> [PROMPT]:
Copy whichever lines of the data hold the word "routing".

(Dataset entries)

$ cat src/rtl/wsb_track.sv
module wsb_track #(
  parameter int unsigned RID_W   = 6,
  parameter int unsigned ENTRIES = 4,
  parameter int unsigned NQ      = 3
) (
  input  logic                clk,
  input  logic                rst_n,
  input  logic                clr_en,
  input  logic [RID_W-1:0]    clr_rid,
  input  logic                ins_en,
  input  logic [RID_W-1:0]    ins_rid,
  input  logic [NQ-1:0]       q_en,
  input  logic [NQ*RID_W-1:0] q_rid,
  output logic                hazard,
  output logic                full
);
  localparam int unsigned IDX_W = wsb_pkg::idx_w(ENTRIES);

  logic [ENTRIES-1:0] occ, live, clr_hit, occ_n;
  logic [RID_W-1:0]   ids [ENTRIES];
  logic [IDX_W-1:0]   slot;

  function automatic logic [IDX_W-1:0] first_free(input logic [ENTRIES-1:0] l);
    logic [IDX_W-1:0] r;
    r = '0;
    for (int i = ENTRIES - 1; i >= 0; i--) if (!l[i]) r = IDX_W'(i);
    return r;
  endfunction

  function automatic logic holds(input logic [RID_W-1:0] r);
    logic h;
    h = 1'b0;
    for (int i = 0; i < ENTRIES; i++) if (occ[i] && ids[i] == r) h = 1'b1;
    return h;
  endfunction

  for (genvar g = 0; g < ENTRIES; g++) begin : g_clr
    assign clr_hit[g] = clr_en && occ[g] && (ids[g] == clr_rid);
  end

  assign live = occ & ~clr_hit;
  assign full = &live;
  assign slot = first_free(live);

  always_comb begin
    hazard = 1'b0;
    for (int i = 0; i < ENTRIES; i++)
      for (int j = 0; j < NQ; j++)
        if (live[i] && q_en[j] && ids[i] == q_rid[j*RID_W +: RID_W]) hazard = 1'b1;
  end

  always_comb begin
    occ_n = live;
    if (ins_en) occ_n[slot] = 1'b1;
  end

  always_ff @(posedge clk) begin
    if (!rst_n) begin
      occ <= '0;
      for (int i = 0; i < ENTRIES; i++) ids[i] <= '0;
    end else begin
      occ <= occ_n;
      if (ins_en) ids[slot] <= ins_rid;
    end
  end

  AST_INSERT_SEEN: assert property (@(posedge clk) disable iff (!rst_n)
    ins_en |=> holds($past(ins_rid)));
  AST_CLEAR_GONE: assert property (@(posedge clk) disable iff (!rst_n)
    (clr_en && !(ins_en && ins_rid == clr_rid)) |=> !holds($past(clr_rid)));
  AST_NO_INSERT_FULL: assert property (@(posedge clk) disable iff (!rst_n) ins_en |-> !full);
  AST_CLEAR_AT_MOST_ONE: assert property (@(posedge clk) disable iff (!rst_n) $onehot0(clr_hit));
endmodule

$ cat src/rtl/warp_hazard_gate.sv
module warp_hazard_gate #(
  parameter int unsigned DEPTH      = 4,
  parameter int unsigned SB_ENTRIES = 4,
  parameter int unsigned RID_W      = wsb_pkg::DEF_RID_W,
  parameter int unsigned TAG_W      = wsb_pkg::DEF_TAG_W
) (
  input  logic             clk,
  input  logic             rst_n,
  input  logic             fetch_valid,
  output logic             fetch_ready,
  input  logic [TAG_W-1:0] fetch_tag,
  input  logic [RID_W-1:0] fetch_src0,
  input  logic             fetch_src0_en,
  input  logic [RID_W-1:0] fetch_src1,
  input  logic             fetch_src1_en,
  input  logic [RID_W-1:0] fetch_dst,
  input  logic             fetch_dst_en,
  output logic             iss_valid,
  input  logic             iss_ready,
  output logic [TAG_W-1:0] iss_tag,
  output logic [RID_W-1:0] iss_dst,
  output logic             iss_dst_en,
  input  logic             wb_valid,
  input  logic [RID_W-1:0] wb_rid
);
  localparam int unsigned EW = wsb_pkg::entry_w(RID_W, TAG_W);

  logic [EW-1:0]    in_word, head_word;
  logic             head_vld, q_full, push, pop;
  logic [RID_W-1:0] h_src0, h_src1;
  logic             h_src0_en, h_src1_en;
  logic             sb_hazard, sb_full, writer_blocked, ins_en;

  assign in_word = {fetch_tag, fetch_src0_en, fetch_src0, fetch_src1_en, fetch_src1,
                    fetch_dst_en, fetch_dst};
  assign {iss_tag, h_src0_en, h_src0, h_src1_en, h_src1, iss_dst_en, iss_dst} = head_word;

  assign fetch_ready    = !q_full;
  assign push           = fetch_valid && fetch_ready;
  assign writer_blocked = sb_full && iss_dst_en;
  assign iss_valid      = head_vld && !sb_hazard && !writer_blocked;
  assign pop            = iss_valid && iss_ready;
  assign ins_en         = pop && iss_dst_en;

  wsb_ibuf #(.W(EW), .DEPTH(DEPTH)) u_ibuf (
    .clk(clk), .rst_n(rst_n), .push(push), .din(in_word), .pop(pop),
    .dout(head_word), .head_vld(head_vld), .full(q_full)
  );

  wsb_track #(.RID_W(RID_W), .ENTRIES(SB_ENTRIES), .NQ(3)) u_track (
    .clk(clk), .rst_n(rst_n), .clr_en(wb_valid), .clr_rid(wb_rid),
    .ins_en(ins_en), .ins_rid(iss_dst),
    .q_en({h_src0_en, h_src1_en, iss_dst_en}),
    .q_rid({h_src0, h_src1, iss_dst}),
    .hazard(sb_hazard), .full(sb_full)
  );

  AST_NO_ISSUE_ON_HAZARD: assert property (@(posedge clk) disable iff (!rst_n)
    sb_hazard |-> !iss_valid);
  AST_HOLD_WHILE_STALLED: assert property (@(posedge clk) disable iff (!rst_n)
    (iss_valid && !iss_ready && !push) |=> head_vld && iss_tag == $past(iss_tag));
  AST_STALL_NO_PUSH: assert property (@(posedge clk) disable iff (!rst_n)
    q_full |-> !push);
endmodule
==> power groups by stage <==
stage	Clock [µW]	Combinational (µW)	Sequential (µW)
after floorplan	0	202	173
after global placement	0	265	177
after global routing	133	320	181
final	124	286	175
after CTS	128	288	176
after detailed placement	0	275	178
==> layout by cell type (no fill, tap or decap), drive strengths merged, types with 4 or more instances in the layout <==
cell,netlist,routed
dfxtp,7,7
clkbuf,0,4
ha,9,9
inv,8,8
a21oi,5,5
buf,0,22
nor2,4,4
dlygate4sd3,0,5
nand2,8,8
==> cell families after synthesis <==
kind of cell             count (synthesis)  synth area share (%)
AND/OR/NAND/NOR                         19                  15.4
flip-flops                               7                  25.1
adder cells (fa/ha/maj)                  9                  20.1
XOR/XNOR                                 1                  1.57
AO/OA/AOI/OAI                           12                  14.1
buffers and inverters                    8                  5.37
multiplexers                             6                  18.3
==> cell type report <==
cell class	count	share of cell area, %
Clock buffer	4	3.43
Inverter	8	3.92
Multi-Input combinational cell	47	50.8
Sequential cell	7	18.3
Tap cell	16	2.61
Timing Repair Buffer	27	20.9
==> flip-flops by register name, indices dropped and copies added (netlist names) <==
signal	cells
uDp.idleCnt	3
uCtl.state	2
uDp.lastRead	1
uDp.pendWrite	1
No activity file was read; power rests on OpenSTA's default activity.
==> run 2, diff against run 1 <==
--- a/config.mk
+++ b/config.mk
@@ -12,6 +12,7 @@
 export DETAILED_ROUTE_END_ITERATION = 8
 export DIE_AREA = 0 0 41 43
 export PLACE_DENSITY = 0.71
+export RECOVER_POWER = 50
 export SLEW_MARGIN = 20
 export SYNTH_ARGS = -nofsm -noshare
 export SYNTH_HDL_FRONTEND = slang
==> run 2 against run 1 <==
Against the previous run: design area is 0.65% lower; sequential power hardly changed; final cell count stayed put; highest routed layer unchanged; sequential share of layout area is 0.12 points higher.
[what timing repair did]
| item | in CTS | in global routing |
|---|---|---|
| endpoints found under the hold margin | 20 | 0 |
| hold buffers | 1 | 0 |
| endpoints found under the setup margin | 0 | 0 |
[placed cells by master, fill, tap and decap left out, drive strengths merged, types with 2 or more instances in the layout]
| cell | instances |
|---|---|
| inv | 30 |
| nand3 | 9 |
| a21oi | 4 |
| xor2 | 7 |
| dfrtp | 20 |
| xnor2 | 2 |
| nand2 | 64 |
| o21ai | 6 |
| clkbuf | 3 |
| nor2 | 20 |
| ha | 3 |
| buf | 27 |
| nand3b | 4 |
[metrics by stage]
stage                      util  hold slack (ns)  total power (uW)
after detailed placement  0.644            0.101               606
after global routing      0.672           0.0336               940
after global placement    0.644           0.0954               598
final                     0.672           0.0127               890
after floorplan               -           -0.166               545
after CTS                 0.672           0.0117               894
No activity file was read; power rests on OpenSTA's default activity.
$ cat src/rtl/fracn_cfg_stage.sv
module fracn_cfg_stage
  import fracn_pkg::*;
#(
  parameter int A_W    = DEF_A_W,
  parameter int B_W    = DEF_B_W,
  parameter int FN_W   = DEF_FN_W,
  parameter int MOD_LO = DEF_MOD_LO,
  parameter int MOD_HI = DEF_MOD_HI,
  parameter int B_MIN  = DEF_B_MIN,
  localparam int MOD_W = $clog2(2 * MOD_HI)
) (
  input  logic             clk,
  input  logic             rst,
  input  logic             cfg_load,
  input  logic [A_W-1:0]   a_in,
  input  logic [B_W-1:0]   b_in,
  input  logic [FN_W-1:0]  fn_in,
  input  logic             sel_in,
  input  logic             half_in,
  input  logic             tick_en,
  output logic [A_W-1:0]   a_o,
  output logic [B_W-1:0]   b_o,
  output logic [MOD_W-1:0] mod_o,
  output logic [MOD_W-1:0] num_o,
  output logic             restart_o
);
  logic [A_W-1:0]  stg_a, act_a, use_a;
  logic [B_W-1:0]  stg_b, act_b, use_b;
  logic [FN_W-1:0] stg_fn, act_fn, use_fn;
  logic            stg_sel, act_sel, use_sel;
  logic            stg_half, act_half, use_half;
  logic            pending;
  logic [MOD_W-1:0] base_mod, fn_ext, fn_clamped;

  always_ff @(posedge clk) begin
    if (rst) begin
      stg_a <= '0; stg_b <= B_W'(B_MIN); stg_fn <= '0; stg_sel <= 1'b0; stg_half <= 1'b0;
      act_a <= '0; act_b <= B_W'(B_MIN); act_fn <= '0; act_sel <= 1'b0; act_half <= 1'b0;
      pending <= 1'b0;
    end else begin
      if (cfg_load) begin
        stg_a <= a_in; stg_b <= b_in; stg_fn <= fn_in;
        stg_sel <= sel_in; stg_half <= half_in;
      end
      if (tick_en && pending) begin
        act_a <= stg_a; act_b <= stg_b; act_fn <= stg_fn;
        act_sel <= stg_sel; act_half <= stg_half;
      end
      if (tick_en) pending <= cfg_load;
      else if (cfg_load) pending <= 1'b1;
    end
  end

  always_comb begin
    use_a    = pending ? stg_a    : act_a;
    use_b    = pending ? stg_b    : act_b;
    use_fn   = pending ? stg_fn   : act_fn;
    use_sel  = pending ? stg_sel  : act_sel;
    use_half = pending ? stg_half : act_half;
    base_mod = use_sel ? MOD_W'(MOD_HI) : MOD_W'(MOD_LO);
    fn_ext   = MOD_W'(use_fn);
    fn_clamped = (fn_ext >= base_mod) ? base_mod - 1'b1 : fn_ext;
    if (use_half) begin
      mod_o = base_mod << 1;
      num_o = (fn_clamped << 1) | MOD_W'(1);
    end else begin
      mod_o = base_mod;
      num_o = fn_clamped;
    end
    a_o = use_a;
    b_o = (use_b < B_W'(B_MIN)) ? B_W'(B_MIN) : use_b;
    restart_o = pending;
  end


  num_in_range_chk: assert property (@(posedge clk) disable iff (rst) num_o < mod_o)
    else $error("effective numerator not below modulus");

  b_floor_chk: assert property (@(posedge clk) disable iff (rst) b_o >= B_W'(B_MIN))
    else $error("binary word below floor");
endmodule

> [ANSWER SECTION]:
after global routing	133	320	181
| item | in CTS | in global routing |
after global routing      0.672           0.0336               940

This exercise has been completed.